▶ [What the task asks]: Pick out all lines with the word "else" from the records that follow.

Dataset entries:
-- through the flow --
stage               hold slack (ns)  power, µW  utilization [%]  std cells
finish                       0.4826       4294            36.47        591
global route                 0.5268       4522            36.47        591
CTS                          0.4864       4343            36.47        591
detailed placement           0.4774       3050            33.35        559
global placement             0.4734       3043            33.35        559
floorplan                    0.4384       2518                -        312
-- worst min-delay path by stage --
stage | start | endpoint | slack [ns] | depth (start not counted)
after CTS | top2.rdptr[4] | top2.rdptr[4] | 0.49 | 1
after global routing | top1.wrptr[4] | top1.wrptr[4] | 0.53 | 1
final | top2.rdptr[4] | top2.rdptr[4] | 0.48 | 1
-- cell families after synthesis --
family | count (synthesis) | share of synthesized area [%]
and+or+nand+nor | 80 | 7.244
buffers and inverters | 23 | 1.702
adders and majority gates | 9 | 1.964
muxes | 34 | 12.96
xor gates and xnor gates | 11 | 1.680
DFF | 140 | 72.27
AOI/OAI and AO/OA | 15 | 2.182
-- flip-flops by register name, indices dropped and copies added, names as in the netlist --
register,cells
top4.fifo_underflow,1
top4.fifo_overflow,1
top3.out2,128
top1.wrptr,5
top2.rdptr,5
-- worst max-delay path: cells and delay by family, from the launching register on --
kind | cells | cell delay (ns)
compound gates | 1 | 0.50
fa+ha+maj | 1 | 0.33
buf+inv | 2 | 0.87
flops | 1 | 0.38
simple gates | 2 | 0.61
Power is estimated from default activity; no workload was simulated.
[design.v]
`timescale 1ns/1ps
module Demo04_USint (
);
  wire       [15:0]   fixTo_1_dout;
  wire       [15:0]   a;
  wire       [15:0]   b;
  wire       [31:0]   c;
  fixTo fixTo_1 (
    .din  (c[31:0]           ),  
    .dout (fixTo_1_dout[15:0])   
  );
  assign a = 16'h031a;
  assign b = 16'h0233;
  assign c = (a * b);
endmodule
module fixTo (
  input      [31:0]   din,
  output     [15:0]   dout
);
  wire       [25:0]   temp_temp_dout;
  wire       [24:0]   temp_dout;
  reg        [15:0]   temp_dout_1;
  wire                when_UInt_l119;
  assign temp_temp_dout = ({1'b0,din[31 : 7]} + {1'b0,{24'h0,1'b1}});
  assign temp_dout = (temp_temp_dout >>> 1);
  assign when_UInt_l119 = (|temp_dout[24 : 16]);
  always @(*) begin
    if(when_UInt_l119) begin
      temp_dout_1 = 16'hffff;
    end else begin
      temp_dout_1 = temp_dout[15 : 0];
    end
  end
  assign dout = temp_dout_1;
endmodule
[run.sh]
#!/bin/bash
# OpenROAD 26Q1-2900-gdf79404cd8, Yosys 0.63+post, stock flow scripts
make -C /OpenROAD-flow-scripts/flow DESIGN_CONFIG=/design/flow/config.mk WORK_HOME=/design/flow/orfs finish
[config.mk]
export PLATFORM = sky130hd
export DESIGN_NAME = fixTo
export DESIGN_NICKNAME = fixTo
export VERILOG_FILES = /design/flow/design.v
export SDC_FILE = /design/flow/constraint.sdc
export NUM_CORES = 4
export LEC_CHECK = 1
export CORE_AREA = 10 10 70 70
export DIE_AREA = 0 0 80 80
[constraint.sdc]
current_design fixTo

set clk_period 4.5
set clk_io_pct 0.2

create_clock -name clk0 -period $clk_period

set non_clock_inputs [all_inputs -no_clocks]
set_input_delay [expr $clk_period * $clk_io_pct] -clock clk0 $non_clock_inputs
set_output_delay [expr $clk_period * $clk_io_pct] -clock clk0 [all_outputs]
==> flow_metrics.env <==
# flow metrics
export IMPL_critical_path_class="in2out"
export IMPL_synth_avg_cell_area_um2=6.80
export IMPL_antenna_viol_nets_final=0
export IMPL_fillCellCount=382
export IMPL_path_depth=8
export IMPL_final_layout_top_logic_cells="sky130_fd_sc_hd__clkdlybuf4s50_1 (41), sky130_fd_sc_hd__nand4_1 (21), sky130_fd_sc_hd__nand2_1 (8), sky130_fd_sc_hd__xor2_1 (8)"
export IMPL_end_kind="primary output"
export IMPL_max_vdd_ir_drop_uv=22.2
export IMPL_ctsHoldBuffers=0
export IMPL_fin_crit_sh=0.963
export IMPL_grt_use_total=0.0695
export IMPL_setup_total_negative_slack_ns=0
export IMPL_timing_final_setup_violations=0
export IMPL_buffers_added_on_ports=41
export IMPL_dp_slack_ns=0.169
export IMPL_critical_path_max_stage_delay_ns=0.53
export IMPL_nFlopsAndLatches=0
export IMPL_vias=878
export IMPL_synth_yosys_chip_area_um2=606
export IMPL_synth_stat_cells=89
export IMPL_layout_drive_gt1_share=0.0909
export IMPL_placeableCoreArea_um2=3420
export IMPL_cp_cell_sequence="clkdlybuf4s50_1, nand4_1, nor3_1, nand4_1, a211oi_4, buf_4, nand4_1, clkdlybuf4s50_1"
export IMPL_worstPathMaxFanout=16
export IMPL_grt_busiest_layer="met2"
export IMPL_finalCoreUtilization=0.319
export IMPL_clockBufferCount=0
export IMPL_grt_antenna_before_repair=0
export IMPL_synthCells=89
export IMPL_worst_hold_path_type="in2out"
export IMPL_setup_repair_after_global_routing_missed_its_margin="false"
export IMPL_cts_setup_buffers=0
export IMPL_post_synth_num_cell_types=28
export IMPL_worst_setup_path_endpoint="dout[15]"
export IMPL_global_route_overflow_total=0
export IMPL_maxSlewHeadroom=0.656
export IMPL_antenna_cells_inserted=0
export IMPL_yosys_warnings=1
export IMPL_grt_first_pass_wirelength_mm=3.81
export IMPL_critPathMostFrequentCell="sky130_fd_sc_hd__nand4_1"
export IMPL_finalHoldViolations=0
export IMPL_area_taken_by_flip_flops_and_latches_um2=0
export IMPL_met2_usage=0.117
export IMPL_die_y_um=80
export IMPL_maxCapViolCount=0
export IMPL_cp_top_family="buffers and inverters"
export IMPL_worstMarginPinSlew_ns=0.513
export IMPL_worst_slack_ns=0.166
export IMPL_detailedRoute_firstPassIterationCount=4
export IMPL_post_dr_vias_cell=4.93
export IMPL_floorplan_io_pins=48
export IMPL_dieWidth_um=80
export IMPL_ctsResizeCount=0
export IMPL_timing_critical_path_slowest_stage_cell="sky130_fd_sc_hd__clkdlybuf4s50_1"
export IMPL_gp_congestion=0.815
export IMPL_status="finished clean"
export IMPL_startpoint_type_of_the_worst_setup_path="input port"
export IMPL_drv_slew=0
export IMPL_tool_warnings=39
export IMPL_dr_first_iter_drc_count=65
export IMPL_crit_buf_inv=3
export IMPL_use_met3=0.0227
export IMPL_yosysSeqAreaShare=0
export IMPL_period_minus_slack_ns=4.33
export IMPL_power_density_cell_area_nw_per_um2=52.5
export IMPL_groute_layer_met1_usage=0.0890
export IMPL_holdCritStartpoint="din[17]"
export IMPL_route_detailed_drc=0
export IMPL_wl_per_cell_um=13.4
export IMPL_layout_cells_most_common="sky130_fd_sc_hd__clkdlybuf4s50_1"
export IMPL_fmax_mhz=231
export IMPL_grt_start_max_net_pins=17
export IMPL_route_final_wire_length_mm=2.38
export IMPL_required_ns=3.60
export IMPL_startpoint="din[11]"
export IMPL_synthesis_area_um2=606
export IMPL_worstPathArrival_ns=3.43
export IMPL_first_global_vias=841
export IMPL_detailedPlacementHpwl_mm=1.97
export IMPL_rows=21
export IMPL_floorplan_initialDensity=0.177
export IMPL_power_static_leakage_nw=0.336
export IMPL_area_delta_synth_final_pct=80.2
export IMPL_die_area_um2=6400
-- worst min-delay path by stage --
stage         end  cells after the start
4_1_cts   dout[9]                      4
5_1_grt   dout[9]                      4
6_report  dout[9]                      4
-- logic make-up (layout without fill, tap and decap cells) --
logic type,count (synthesis),after routing,share of synthesized area
xor+xnor,15,15,0.217
fa+ha+maj,1,1,0.0207
buf+inv,4,47,0.0392
compound gates,10,10,0.161
simple gates,59,59,0.562
-- power by group --
part / internal (W) / switching, W / leakage, nW
clock: 0 / 0 / 0
sequential: 0 / 0 / 0
combinational: 0.0000319 / 0.0000254 / 0.336
-- per-stage QoR --
step	area, um^2	power, W	hold slack (ns)	instances
finish	1090	0.0000573	2.90	178
global route	1090	0.0000625	2.94	178
CTS	1090	0.0000572	2.92	178
detailed placement	1090	0.0000569	2.92	178
global placement	1090	0.0000563	2.92	178
floorplan	606	0.0000224	1.90	89
-- routing by layer --
| layer | vias to the layer above | wire (um) |
|---|---|---|
| met5 | - | 0 |
| met4 | 0 | 0 |
| met3 | 0 | 206 |
| met2 | 27 | 1100 |
| met1 | 409 | 1070 |
| li1 | 442 | - |
-- area by class of cell --
class,instances,area (um^2),area share
tap,46,57.6,0.0528
timing repair buffer,46,448,0.411
inverter,1,3.75,0.00344
multi-input combinational,85,582,0.533
-- synthesized netlist by cell type, types with 2 or more instances --
master / instances / area share
sky130_fd_sc_hd__and3_1: 5 / 0.052
sky130_fd_sc_hd__nand4_1: 21 / 0.22
sky130_fd_sc_hd__o31a_1: 2 / 0.029
sky130_fd_sc_hd__buf_4: 2 / 0.025
sky130_fd_sc_hd__nand3_1: 7 / 0.058
sky130_fd_sc_hd__nor4_1: 2 / 0.021
sky130_fd_sc_hd__nor3_1: 3 / 0.025
sky130_fd_sc_hd__xor2_1: 8 / 0.12
sky130_fd_sc_hd__nand2_1: 8 / 0.050
sky130_fd_sc_hd__nor2_1: 5 / 0.031
sky130_fd_sc_hd__or2_2: 2 / 0.021
sky130_fd_sc_hd__and4_1: 2 / 0.029
sky130_fd_sc_hd__xnor2_1: 7 / 0.10
### design.v
`timescale 1ns / 1ps
module cordic_advanced #(
    parameter DATA_WIDTH = 18,           
    parameter ANGLE_WIDTH = 32,          
    parameter ITERATIONS = 18,           
    parameter PIPELINE_STAGES = 18       
)(
    input  wire                         clk,
    input  wire                         rst_n,
    input  wire                         enable,
    input  wire signed [DATA_WIDTH-1:0] x_in,
    input  wire signed [DATA_WIDTH-1:0] y_in,
    input  wire signed [ANGLE_WIDTH-1:0] z_in,           
    input  wire                         data_valid_in,
    output wire                         data_ready_out,
    output wire signed [DATA_WIDTH:0]   x_out,
    output wire signed [DATA_WIDTH:0]   y_out,
    output wire signed [ANGLE_WIDTH-1:0] z_out,
    output wire                         data_valid_out,
    input  wire                         data_ready_in,
    output wire                         overflow,
    output wire [15:0]                  iterations_count,
    output wire [31:0]                  throughput_counter
);
    localparam real CORDIC_GAIN = 1.646760258121;
    localparam signed [DATA_WIDTH-1:0] K_INVERSE = 
        (DATA_WIDTH == 16) ? 16'd19898 :
        (DATA_WIDTH == 18) ? 18'd79593 :
        (DATA_WIDTH == 20) ? 20'd318371 : 16'd19898;
    function [ANGLE_WIDTH-1:0] atan_lut;
        input integer idx;
        begin
            case(idx)
                0:  atan_lut = 32'h20000000;   
                1:  atan_lut = 32'h12E4051E;   
                2:  atan_lut = 32'h09FB385B;   
                3:  atan_lut = 32'h051111D4;   
                4:  atan_lut = 32'h028B0D43;   
                5:  atan_lut = 32'h0145D7E1;   
                6:  atan_lut = 32'h00A2F61E;   
                7:  atan_lut = 32'h00517C55;   
                8:  atan_lut = 32'h0028BE53;   
                9:  atan_lut = 32'h00145F2E;   
                10: atan_lut = 32'h000A2F98;   
                11: atan_lut = 32'h000517CC;   
                12: atan_lut = 32'h00028BE6;   
                13: atan_lut = 32'h000145F3;   
                14: atan_lut = 32'h0000A2F9;
                15: atan_lut = 32'h0000517D;
                16: atan_lut = 32'h000028BE;
                17: atan_lut = 32'h0000145F;
                18: atan_lut = 32'h00000A2F;
                19: atan_lut = 32'h00000518;
                20: atan_lut = 32'h0000028C;
                21: atan_lut = 32'h00000146;
                22: atan_lut = 32'h000000A3;
                23: atan_lut = 32'h00000051;
                24: atan_lut = 32'h00000028;
                25: atan_lut = 32'h00000014;
                26: atan_lut = 32'h0000000A;
                27: atan_lut = 32'h00000005;
                28: atan_lut = 32'h00000002;
                29: atan_lut = 32'h00000001;
                default: atan_lut = 32'h00000000;
            endcase
        end
    endfunction
    reg signed [DATA_WIDTH:0]   x_pipe [0:PIPELINE_STAGES];
    reg signed [DATA_WIDTH:0]   y_pipe [0:PIPELINE_STAGES];
    reg signed [ANGLE_WIDTH-1:0] z_pipe [0:PIPELINE_STAGES];
    reg                         valid_pipe [0:PIPELINE_STAGES];
    reg [15:0] iteration_counter;
    reg [31:0] throughput_cnt;
    reg        overflow_flag;
    assign data_ready_out = enable;
    assign data_valid_out = valid_pipe[PIPELINE_STAGES];
    assign iterations_count = iteration_counter;
    assign throughput_counter = throughput_cnt;
    assign overflow = overflow_flag;
    wire [1:0] quadrant;
    assign quadrant = z_in[ANGLE_WIDTH-1:ANGLE_WIDTH-2];
    always @(posedge clk or negedge rst_n) begin
        if (!rst_n) begin
            x_pipe[0] <= 0;
            y_pipe[0] <= 0;
            z_pipe[0] <= 0;
            valid_pipe[0] <= 0;
        end else if (enable && data_valid_in) begin
            valid_pipe[0] <= 1'b1;
            case (quadrant)
                2'b00, 2'b11: begin   
                    x_pipe[0] <= {x_in[DATA_WIDTH-1], x_in};
                    y_pipe[0] <= {y_in[DATA_WIDTH-1], y_in};
                    z_pipe[0] <= z_in;
                end
                2'b01: begin   
                    x_pipe[0] <= -{y_in[DATA_WIDTH-1], y_in};
                    y_pipe[0] <= {x_in[DATA_WIDTH-1], x_in};
                    z_pipe[0] <= {2'b00, z_in[ANGLE_WIDTH-3:0]};
                end
                2'b10: begin   
                    x_pipe[0] <= {y_in[DATA_WIDTH-1], y_in};
                    y_pipe[0] <= -{x_in[DATA_WIDTH-1], x_in};
                    z_pipe[0] <= {2'b11, z_in[ANGLE_WIDTH-3:0]};
                end
            endcase
        end else begin
            valid_pipe[0] <= 0;
        end
    end
    genvar i;
    generate
        for (i = 0; i < PIPELINE_STAGES; i = i + 1) begin : cordic_pipeline
            wire decision_sign;
            wire signed [DATA_WIDTH:0] x_shifted, y_shifted;
            assign x_shifted = x_pipe[i] >>> i;
            assign y_shifted = y_pipe[i] >>> i;
            assign decision_sign = z_pipe[i][ANGLE_WIDTH-1];
            always @(posedge clk or negedge rst_n) begin
                if (!rst_n) begin
                    x_pipe[i+1] <= 0;
                    y_pipe[i+1] <= 0;
                    z_pipe[i+1] <= 0;
                    valid_pipe[i+1] <= 0;
                end else if (enable) begin
                    valid_pipe[i+1] <= valid_pipe[i];
                    if (valid_pipe[i]) begin
                        if (decision_sign) begin   
                            x_pipe[i+1] <= x_pipe[i] + y_shifted;
                            y_pipe[i+1] <= y_pipe[i] - x_shifted;
                            z_pipe[i+1] <= z_pipe[i] + atan_lut(i);
                        end else begin   
                            x_pipe[i+1] <= x_pipe[i] - y_shifted;
                            y_pipe[i+1] <= y_pipe[i] + x_shifted;
                            z_pipe[i+1] <= z_pipe[i] - atan_lut(i);
                        end
                    end else begin
                        x_pipe[i+1] <= x_pipe[i];
                        y_pipe[i+1] <= y_pipe[i];
                        z_pipe[i+1] <= z_pipe[i];
                    end
                end
            end
        end
    endgenerate
    assign x_out = x_pipe[PIPELINE_STAGES];
    assign y_out = y_pipe[PIPELINE_STAGES];
    assign z_out = z_pipe[PIPELINE_STAGES];
    always @(posedge clk or negedge rst_n) begin
        if (!rst_n) begin
            overflow_flag <= 0;
        end else begin
            if (valid_pipe[PIPELINE_STAGES]) begin
                overflow_flag <= (x_pipe[PIPELINE_STAGES] == {1'b1, {DATA_WIDTH{1'b0}}}) ||
                                 (y_pipe[PIPELINE_STAGES] == {1'b1, {DATA_WIDTH{1'b0}}});
            end
        end
    end
    always @(posedge clk or negedge rst_n) begin
        if (!rst_n) begin
            iteration_counter <= 0;
            throughput_cnt <= 0;
        end else begin
            if (data_valid_in && enable)
                iteration_counter <= iteration_counter + 1;
            if (data_valid_out && data_ready_in)
                throughput_cnt <= throughput_cnt + 1;
        end
    end
endmodule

▶ [Output]:
    end else begin
        end else if (enable && data_valid_in) begin
        end else begin
                end else if (enable) begin
                        end else begin   
                    end else begin
        end else begin
        end else begin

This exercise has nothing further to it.